*Exercise:* Go through the records below and return each line that has "gates" in it.

*Given data:*

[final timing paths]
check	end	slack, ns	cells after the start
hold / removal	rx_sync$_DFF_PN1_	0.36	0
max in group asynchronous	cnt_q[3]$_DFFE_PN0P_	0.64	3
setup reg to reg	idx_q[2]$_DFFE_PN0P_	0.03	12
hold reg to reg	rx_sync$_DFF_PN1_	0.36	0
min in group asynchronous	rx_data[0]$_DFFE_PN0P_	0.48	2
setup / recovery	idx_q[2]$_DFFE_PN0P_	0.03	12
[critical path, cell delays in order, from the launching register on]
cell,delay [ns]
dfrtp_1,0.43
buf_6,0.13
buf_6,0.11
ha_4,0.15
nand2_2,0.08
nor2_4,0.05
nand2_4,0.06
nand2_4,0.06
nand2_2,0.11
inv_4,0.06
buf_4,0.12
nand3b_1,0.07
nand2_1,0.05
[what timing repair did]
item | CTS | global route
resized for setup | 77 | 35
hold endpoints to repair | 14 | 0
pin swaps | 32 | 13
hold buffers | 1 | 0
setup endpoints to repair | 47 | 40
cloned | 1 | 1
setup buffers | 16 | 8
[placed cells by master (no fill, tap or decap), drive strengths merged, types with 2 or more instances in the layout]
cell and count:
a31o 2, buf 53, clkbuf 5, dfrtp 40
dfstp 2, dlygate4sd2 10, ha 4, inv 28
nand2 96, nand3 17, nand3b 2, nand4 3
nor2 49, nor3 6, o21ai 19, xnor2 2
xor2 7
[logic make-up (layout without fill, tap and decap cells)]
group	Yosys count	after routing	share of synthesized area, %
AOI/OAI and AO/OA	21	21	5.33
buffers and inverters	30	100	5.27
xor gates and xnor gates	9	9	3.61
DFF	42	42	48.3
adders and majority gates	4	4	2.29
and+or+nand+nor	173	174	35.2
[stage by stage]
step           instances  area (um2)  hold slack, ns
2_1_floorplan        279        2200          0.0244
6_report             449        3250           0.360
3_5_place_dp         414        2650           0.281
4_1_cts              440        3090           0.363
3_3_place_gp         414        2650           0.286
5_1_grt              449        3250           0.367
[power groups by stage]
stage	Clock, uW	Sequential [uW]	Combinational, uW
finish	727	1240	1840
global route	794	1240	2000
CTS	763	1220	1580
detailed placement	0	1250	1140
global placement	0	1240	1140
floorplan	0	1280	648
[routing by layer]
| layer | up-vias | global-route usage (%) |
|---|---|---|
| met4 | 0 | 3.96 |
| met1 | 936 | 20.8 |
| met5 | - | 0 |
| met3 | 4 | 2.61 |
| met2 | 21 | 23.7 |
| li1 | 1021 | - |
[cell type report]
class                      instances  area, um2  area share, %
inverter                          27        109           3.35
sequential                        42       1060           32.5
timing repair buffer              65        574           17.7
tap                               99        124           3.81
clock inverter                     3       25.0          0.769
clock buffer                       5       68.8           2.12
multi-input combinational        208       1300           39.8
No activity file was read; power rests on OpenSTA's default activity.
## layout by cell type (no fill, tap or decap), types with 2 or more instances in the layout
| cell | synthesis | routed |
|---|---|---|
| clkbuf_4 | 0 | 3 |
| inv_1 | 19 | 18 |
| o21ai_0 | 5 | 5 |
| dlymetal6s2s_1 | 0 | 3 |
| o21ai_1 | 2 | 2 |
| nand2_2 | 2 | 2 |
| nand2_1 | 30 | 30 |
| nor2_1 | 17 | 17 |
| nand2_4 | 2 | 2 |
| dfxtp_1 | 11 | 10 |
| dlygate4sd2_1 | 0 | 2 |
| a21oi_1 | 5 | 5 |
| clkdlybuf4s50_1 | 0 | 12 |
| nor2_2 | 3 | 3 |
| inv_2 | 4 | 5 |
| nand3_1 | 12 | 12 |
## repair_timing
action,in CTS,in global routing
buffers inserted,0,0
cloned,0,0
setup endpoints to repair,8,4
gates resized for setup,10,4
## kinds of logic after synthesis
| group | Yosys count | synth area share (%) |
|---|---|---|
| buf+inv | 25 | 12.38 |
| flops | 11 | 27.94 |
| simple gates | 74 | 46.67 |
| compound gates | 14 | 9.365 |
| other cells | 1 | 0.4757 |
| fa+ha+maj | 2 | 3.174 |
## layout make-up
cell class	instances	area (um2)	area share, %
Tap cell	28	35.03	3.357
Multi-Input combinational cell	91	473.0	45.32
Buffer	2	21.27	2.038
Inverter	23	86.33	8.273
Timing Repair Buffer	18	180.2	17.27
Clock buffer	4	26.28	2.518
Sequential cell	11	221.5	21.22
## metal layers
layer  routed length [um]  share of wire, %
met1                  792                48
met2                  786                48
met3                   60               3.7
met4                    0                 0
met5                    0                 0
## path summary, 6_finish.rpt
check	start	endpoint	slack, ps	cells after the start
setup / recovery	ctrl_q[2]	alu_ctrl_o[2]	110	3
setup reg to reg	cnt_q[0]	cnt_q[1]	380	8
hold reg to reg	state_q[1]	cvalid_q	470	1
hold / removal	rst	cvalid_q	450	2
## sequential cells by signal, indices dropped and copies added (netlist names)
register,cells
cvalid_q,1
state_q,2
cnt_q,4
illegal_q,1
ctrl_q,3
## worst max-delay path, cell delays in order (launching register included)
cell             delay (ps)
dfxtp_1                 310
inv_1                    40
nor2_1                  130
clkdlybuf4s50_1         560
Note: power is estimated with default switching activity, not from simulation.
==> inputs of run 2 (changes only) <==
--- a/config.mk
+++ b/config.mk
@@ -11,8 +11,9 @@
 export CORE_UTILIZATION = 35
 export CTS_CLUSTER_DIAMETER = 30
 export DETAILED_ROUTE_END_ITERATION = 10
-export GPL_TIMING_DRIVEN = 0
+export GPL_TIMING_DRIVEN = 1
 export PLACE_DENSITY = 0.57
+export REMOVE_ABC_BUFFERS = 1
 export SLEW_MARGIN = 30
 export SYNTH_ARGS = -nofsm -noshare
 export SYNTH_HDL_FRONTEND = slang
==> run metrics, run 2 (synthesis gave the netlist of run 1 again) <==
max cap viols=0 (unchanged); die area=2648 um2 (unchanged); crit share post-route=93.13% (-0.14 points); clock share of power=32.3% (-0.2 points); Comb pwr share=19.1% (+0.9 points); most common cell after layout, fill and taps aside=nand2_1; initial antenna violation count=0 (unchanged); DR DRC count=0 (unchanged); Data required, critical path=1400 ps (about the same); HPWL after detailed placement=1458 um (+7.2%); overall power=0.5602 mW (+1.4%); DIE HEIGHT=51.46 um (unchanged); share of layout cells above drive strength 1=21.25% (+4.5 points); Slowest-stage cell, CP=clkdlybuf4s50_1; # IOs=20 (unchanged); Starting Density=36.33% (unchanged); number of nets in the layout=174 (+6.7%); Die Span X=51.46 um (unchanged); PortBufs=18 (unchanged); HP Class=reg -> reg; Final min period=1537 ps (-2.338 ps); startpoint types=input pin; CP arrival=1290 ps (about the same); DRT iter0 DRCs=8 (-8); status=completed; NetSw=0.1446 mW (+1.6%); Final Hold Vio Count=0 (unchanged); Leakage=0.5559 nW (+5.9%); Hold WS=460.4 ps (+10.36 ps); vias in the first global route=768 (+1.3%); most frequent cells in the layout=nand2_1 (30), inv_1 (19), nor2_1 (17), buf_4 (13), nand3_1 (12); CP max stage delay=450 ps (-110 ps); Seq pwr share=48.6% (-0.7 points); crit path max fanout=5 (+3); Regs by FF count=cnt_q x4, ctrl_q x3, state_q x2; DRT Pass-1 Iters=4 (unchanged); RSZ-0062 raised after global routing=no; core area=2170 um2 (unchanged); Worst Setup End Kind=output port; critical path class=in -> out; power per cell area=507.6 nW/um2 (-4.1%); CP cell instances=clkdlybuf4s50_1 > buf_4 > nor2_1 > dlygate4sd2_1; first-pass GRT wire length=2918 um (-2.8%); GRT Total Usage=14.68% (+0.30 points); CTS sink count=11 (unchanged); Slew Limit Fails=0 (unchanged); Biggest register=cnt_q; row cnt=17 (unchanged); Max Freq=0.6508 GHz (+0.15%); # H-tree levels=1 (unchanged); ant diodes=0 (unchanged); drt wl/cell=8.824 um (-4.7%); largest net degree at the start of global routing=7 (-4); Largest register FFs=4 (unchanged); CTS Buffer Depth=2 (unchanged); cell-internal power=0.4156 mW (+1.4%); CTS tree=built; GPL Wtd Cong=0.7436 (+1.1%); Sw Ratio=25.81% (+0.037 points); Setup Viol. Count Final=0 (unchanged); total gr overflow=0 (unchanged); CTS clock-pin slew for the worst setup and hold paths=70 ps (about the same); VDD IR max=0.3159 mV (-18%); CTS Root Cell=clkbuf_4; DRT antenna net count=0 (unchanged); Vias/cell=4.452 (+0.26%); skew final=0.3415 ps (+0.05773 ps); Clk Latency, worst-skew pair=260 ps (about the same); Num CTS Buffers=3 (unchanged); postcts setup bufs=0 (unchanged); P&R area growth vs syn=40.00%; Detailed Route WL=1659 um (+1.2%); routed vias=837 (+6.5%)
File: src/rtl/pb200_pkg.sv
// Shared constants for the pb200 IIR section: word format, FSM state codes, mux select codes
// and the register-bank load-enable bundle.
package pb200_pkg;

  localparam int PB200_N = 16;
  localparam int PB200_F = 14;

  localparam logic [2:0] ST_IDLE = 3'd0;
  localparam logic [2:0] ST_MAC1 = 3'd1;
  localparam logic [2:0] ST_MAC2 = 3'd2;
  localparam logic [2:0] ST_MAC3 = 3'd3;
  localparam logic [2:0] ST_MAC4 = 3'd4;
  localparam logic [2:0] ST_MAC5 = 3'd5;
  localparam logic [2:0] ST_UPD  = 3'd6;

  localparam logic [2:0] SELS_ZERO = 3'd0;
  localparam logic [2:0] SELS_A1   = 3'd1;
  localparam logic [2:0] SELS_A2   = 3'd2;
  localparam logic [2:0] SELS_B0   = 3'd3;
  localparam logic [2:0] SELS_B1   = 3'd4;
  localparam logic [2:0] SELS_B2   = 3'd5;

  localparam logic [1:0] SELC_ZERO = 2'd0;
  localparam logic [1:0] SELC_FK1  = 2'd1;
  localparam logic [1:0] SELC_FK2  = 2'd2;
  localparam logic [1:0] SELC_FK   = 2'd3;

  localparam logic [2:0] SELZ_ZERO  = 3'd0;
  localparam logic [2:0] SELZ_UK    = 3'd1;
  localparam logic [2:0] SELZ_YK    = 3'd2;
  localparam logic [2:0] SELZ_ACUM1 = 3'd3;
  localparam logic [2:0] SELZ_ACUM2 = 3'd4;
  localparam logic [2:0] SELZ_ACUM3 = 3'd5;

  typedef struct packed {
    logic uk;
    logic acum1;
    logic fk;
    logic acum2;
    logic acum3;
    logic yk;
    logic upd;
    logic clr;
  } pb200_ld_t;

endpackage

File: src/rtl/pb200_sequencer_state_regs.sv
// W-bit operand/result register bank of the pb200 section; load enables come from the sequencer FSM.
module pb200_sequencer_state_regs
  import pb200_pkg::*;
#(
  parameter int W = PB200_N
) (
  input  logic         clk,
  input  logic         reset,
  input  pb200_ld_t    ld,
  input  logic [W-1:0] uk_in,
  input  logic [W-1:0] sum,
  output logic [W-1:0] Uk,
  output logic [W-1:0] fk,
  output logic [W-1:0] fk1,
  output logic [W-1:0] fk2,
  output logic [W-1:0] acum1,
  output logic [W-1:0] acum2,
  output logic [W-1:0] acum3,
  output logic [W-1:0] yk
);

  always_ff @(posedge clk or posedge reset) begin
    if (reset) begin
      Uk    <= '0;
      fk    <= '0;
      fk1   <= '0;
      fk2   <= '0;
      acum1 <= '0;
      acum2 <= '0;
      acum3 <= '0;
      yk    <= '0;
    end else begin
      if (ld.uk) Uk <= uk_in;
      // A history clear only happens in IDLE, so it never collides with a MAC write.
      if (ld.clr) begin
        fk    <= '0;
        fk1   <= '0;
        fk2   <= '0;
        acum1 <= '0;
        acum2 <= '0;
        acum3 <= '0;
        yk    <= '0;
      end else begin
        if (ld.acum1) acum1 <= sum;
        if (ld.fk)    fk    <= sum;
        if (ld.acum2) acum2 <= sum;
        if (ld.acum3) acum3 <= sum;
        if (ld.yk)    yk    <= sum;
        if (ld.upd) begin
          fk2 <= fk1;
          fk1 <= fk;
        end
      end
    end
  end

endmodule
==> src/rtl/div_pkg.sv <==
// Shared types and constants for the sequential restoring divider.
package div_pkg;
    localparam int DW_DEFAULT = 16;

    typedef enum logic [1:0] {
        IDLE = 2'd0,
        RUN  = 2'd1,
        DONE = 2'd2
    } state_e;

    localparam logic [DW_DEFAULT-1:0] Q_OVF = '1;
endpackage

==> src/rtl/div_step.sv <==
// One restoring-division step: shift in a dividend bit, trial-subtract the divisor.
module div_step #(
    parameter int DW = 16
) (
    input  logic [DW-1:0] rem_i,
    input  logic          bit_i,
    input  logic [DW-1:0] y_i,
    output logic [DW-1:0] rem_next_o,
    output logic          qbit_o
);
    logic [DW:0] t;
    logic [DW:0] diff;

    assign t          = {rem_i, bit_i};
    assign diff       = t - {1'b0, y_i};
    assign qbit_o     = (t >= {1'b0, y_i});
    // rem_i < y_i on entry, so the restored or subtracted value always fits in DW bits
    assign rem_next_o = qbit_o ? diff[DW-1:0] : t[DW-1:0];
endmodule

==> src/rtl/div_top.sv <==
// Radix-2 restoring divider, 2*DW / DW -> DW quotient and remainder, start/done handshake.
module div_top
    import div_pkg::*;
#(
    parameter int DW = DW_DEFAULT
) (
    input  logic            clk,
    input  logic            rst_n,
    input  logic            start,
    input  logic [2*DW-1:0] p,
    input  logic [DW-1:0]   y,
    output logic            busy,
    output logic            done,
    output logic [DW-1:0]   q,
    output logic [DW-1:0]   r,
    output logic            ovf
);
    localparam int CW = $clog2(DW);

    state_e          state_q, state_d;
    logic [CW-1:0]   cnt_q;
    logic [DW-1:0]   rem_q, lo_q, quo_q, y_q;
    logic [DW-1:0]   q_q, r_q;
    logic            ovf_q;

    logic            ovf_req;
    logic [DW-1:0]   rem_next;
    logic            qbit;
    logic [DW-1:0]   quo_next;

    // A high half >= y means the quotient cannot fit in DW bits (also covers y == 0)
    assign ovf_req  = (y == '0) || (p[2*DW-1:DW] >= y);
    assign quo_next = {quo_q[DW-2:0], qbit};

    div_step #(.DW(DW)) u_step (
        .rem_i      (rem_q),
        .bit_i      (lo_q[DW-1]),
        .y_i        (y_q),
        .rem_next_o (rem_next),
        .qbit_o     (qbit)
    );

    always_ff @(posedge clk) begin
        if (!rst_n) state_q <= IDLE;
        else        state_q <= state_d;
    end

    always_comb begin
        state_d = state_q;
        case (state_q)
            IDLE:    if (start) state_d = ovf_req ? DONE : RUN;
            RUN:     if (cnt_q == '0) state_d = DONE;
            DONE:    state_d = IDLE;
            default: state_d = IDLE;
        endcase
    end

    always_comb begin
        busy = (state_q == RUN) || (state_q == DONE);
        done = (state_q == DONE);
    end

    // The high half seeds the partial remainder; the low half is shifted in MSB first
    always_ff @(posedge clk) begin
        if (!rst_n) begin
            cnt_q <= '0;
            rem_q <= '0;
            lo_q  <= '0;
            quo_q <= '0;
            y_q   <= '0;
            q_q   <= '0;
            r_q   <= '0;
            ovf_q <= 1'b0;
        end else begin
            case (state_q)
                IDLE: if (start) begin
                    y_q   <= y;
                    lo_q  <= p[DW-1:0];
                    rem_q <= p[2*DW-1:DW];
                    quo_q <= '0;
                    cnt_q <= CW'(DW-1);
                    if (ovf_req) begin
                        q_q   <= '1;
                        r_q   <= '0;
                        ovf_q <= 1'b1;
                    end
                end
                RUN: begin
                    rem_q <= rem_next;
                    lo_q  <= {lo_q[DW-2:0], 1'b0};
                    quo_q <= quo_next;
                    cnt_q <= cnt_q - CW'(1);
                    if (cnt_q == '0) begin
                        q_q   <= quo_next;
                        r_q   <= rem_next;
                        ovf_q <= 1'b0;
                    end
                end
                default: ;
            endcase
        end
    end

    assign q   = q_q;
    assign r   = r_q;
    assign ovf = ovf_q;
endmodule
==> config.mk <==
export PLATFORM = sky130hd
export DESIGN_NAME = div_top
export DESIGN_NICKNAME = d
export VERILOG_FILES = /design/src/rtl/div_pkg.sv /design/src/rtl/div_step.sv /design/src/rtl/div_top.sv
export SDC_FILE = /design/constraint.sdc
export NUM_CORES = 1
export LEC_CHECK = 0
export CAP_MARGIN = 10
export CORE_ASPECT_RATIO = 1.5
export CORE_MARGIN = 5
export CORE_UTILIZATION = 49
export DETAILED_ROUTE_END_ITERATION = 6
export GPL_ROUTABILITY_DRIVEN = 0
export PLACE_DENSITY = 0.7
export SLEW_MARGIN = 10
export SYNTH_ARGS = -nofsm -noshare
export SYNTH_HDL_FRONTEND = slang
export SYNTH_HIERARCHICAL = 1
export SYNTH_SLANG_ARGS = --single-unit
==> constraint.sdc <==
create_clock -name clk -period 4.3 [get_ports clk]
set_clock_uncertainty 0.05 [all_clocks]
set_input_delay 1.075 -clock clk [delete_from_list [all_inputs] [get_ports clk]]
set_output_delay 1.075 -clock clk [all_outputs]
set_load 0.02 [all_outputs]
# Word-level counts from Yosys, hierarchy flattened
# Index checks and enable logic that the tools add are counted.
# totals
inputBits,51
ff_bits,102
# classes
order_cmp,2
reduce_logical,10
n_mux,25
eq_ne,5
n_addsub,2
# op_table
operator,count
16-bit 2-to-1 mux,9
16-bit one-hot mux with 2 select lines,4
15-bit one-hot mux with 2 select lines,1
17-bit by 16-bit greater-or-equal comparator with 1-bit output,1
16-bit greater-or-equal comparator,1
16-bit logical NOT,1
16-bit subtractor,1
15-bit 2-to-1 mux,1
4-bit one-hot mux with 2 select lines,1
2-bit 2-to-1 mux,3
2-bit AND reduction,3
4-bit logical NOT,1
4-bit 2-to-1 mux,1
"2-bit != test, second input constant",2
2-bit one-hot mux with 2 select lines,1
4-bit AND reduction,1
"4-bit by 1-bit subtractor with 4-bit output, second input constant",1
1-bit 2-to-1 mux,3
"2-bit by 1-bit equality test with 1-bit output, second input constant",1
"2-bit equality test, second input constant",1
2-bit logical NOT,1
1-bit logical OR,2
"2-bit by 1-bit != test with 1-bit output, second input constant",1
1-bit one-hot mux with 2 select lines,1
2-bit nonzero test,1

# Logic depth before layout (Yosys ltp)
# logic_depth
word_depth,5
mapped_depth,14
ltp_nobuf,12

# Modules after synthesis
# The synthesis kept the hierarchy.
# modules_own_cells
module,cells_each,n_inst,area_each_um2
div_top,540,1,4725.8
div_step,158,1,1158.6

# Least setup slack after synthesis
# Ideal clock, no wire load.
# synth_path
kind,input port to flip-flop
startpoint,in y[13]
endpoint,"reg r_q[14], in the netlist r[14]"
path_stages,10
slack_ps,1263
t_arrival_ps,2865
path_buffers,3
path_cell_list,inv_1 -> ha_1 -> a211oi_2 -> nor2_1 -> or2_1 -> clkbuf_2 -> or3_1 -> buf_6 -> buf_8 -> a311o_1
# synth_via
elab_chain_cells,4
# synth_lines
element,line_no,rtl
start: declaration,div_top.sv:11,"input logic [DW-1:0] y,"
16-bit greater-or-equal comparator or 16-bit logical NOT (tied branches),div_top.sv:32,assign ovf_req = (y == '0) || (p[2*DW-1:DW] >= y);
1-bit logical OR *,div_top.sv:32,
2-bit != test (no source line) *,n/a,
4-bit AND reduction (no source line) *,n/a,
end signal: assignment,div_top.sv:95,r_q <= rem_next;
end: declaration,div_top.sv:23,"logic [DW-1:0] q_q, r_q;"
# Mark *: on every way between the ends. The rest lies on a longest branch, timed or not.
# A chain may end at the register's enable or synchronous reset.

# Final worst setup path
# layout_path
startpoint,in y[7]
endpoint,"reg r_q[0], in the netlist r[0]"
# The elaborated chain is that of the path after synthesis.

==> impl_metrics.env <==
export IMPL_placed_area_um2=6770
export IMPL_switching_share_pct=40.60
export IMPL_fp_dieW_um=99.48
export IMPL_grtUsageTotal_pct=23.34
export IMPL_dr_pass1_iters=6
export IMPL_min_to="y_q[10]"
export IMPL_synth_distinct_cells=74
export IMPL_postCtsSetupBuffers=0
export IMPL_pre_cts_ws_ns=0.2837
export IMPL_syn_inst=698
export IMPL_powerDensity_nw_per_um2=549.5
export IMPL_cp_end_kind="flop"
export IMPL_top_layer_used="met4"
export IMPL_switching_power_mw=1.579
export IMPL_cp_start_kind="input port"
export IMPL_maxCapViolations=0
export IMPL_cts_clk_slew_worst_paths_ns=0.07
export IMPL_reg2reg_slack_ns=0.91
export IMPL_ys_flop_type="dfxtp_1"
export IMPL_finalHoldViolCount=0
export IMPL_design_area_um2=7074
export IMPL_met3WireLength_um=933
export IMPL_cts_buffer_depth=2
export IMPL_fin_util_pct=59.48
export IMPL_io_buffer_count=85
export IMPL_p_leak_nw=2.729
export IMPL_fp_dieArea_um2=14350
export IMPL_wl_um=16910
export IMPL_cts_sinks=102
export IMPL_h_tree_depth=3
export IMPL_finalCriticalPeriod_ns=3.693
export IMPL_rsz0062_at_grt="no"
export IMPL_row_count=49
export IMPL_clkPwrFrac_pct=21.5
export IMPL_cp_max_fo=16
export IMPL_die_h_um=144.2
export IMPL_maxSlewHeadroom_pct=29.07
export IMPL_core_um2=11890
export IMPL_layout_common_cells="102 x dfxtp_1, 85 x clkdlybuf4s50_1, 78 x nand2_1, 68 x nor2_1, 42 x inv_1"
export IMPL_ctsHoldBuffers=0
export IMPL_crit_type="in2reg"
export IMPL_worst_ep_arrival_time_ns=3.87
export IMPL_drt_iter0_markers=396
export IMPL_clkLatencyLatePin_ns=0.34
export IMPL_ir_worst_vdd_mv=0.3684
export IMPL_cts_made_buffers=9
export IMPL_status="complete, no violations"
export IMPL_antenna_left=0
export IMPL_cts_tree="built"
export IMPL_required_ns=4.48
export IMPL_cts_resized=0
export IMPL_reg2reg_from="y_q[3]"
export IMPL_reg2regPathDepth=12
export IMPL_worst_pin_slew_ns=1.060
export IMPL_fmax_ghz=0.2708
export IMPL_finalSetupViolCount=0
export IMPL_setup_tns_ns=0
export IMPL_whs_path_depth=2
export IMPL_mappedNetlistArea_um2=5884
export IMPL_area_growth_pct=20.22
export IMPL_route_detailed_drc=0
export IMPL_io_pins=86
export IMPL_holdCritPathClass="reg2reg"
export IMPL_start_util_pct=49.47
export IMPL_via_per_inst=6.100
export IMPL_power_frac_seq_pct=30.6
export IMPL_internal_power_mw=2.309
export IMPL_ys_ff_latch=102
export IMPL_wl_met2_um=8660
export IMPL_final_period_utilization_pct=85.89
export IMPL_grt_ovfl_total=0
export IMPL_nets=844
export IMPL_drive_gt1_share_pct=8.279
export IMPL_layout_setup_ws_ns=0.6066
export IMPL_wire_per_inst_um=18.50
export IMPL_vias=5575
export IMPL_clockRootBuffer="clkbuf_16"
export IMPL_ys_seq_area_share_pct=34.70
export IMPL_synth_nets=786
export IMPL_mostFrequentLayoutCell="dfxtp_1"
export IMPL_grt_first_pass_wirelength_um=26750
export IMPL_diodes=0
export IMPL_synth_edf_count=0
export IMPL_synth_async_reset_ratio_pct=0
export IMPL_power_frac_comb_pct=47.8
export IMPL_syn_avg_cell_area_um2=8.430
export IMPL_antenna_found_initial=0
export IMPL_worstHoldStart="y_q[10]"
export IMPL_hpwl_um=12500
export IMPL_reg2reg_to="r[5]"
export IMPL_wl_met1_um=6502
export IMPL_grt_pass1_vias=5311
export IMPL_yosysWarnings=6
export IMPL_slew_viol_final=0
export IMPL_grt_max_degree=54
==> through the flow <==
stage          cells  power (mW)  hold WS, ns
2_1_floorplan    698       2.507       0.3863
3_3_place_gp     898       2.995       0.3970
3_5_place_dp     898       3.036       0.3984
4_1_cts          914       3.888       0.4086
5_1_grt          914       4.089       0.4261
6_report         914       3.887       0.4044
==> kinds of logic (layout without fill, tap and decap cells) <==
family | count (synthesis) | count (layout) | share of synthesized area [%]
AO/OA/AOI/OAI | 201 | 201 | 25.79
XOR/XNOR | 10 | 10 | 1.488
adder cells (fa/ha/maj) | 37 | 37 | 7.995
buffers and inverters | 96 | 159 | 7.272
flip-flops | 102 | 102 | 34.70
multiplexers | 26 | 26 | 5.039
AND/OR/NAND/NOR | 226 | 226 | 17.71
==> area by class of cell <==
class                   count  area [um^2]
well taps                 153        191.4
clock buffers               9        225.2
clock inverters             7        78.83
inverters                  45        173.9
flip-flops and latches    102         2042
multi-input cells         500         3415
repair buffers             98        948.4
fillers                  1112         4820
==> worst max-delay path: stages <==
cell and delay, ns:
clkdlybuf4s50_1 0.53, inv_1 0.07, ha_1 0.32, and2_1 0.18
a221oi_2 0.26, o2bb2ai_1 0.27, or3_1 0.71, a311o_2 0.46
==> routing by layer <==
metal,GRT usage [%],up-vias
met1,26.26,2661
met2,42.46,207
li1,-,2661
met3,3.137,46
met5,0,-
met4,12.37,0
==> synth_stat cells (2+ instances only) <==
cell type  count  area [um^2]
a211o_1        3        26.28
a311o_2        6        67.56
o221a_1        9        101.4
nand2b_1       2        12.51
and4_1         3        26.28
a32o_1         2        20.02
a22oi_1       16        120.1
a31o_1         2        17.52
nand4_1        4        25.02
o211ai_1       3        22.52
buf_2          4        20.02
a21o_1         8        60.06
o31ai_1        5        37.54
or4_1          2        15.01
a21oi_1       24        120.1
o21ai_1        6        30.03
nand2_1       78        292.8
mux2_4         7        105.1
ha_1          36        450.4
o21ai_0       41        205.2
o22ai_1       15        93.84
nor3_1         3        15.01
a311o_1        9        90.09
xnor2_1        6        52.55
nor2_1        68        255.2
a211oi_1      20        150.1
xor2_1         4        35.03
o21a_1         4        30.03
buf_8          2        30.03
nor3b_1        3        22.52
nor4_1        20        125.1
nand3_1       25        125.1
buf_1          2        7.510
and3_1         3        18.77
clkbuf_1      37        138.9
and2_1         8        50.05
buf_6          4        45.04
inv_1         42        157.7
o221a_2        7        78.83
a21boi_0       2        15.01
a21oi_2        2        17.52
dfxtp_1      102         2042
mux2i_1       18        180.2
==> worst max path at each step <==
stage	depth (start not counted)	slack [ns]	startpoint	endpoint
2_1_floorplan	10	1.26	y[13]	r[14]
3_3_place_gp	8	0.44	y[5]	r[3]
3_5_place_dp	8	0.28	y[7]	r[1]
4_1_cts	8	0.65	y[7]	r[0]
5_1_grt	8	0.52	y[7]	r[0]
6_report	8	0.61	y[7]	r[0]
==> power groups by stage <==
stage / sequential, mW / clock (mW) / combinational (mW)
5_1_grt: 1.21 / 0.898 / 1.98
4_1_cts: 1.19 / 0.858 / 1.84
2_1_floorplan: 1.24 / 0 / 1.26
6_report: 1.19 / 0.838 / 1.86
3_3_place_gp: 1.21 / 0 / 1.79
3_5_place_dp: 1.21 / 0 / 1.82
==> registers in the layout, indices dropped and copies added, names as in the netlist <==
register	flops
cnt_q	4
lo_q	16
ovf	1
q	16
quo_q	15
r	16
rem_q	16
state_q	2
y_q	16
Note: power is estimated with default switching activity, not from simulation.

*Output:*
xor gates and xnor gates	9	9	3.61
adders and majority gates	4	4	2.29
gates resized for setup,10,4
| simple gates | 74 | 46.67 |
| compound gates | 14 | 9.365 |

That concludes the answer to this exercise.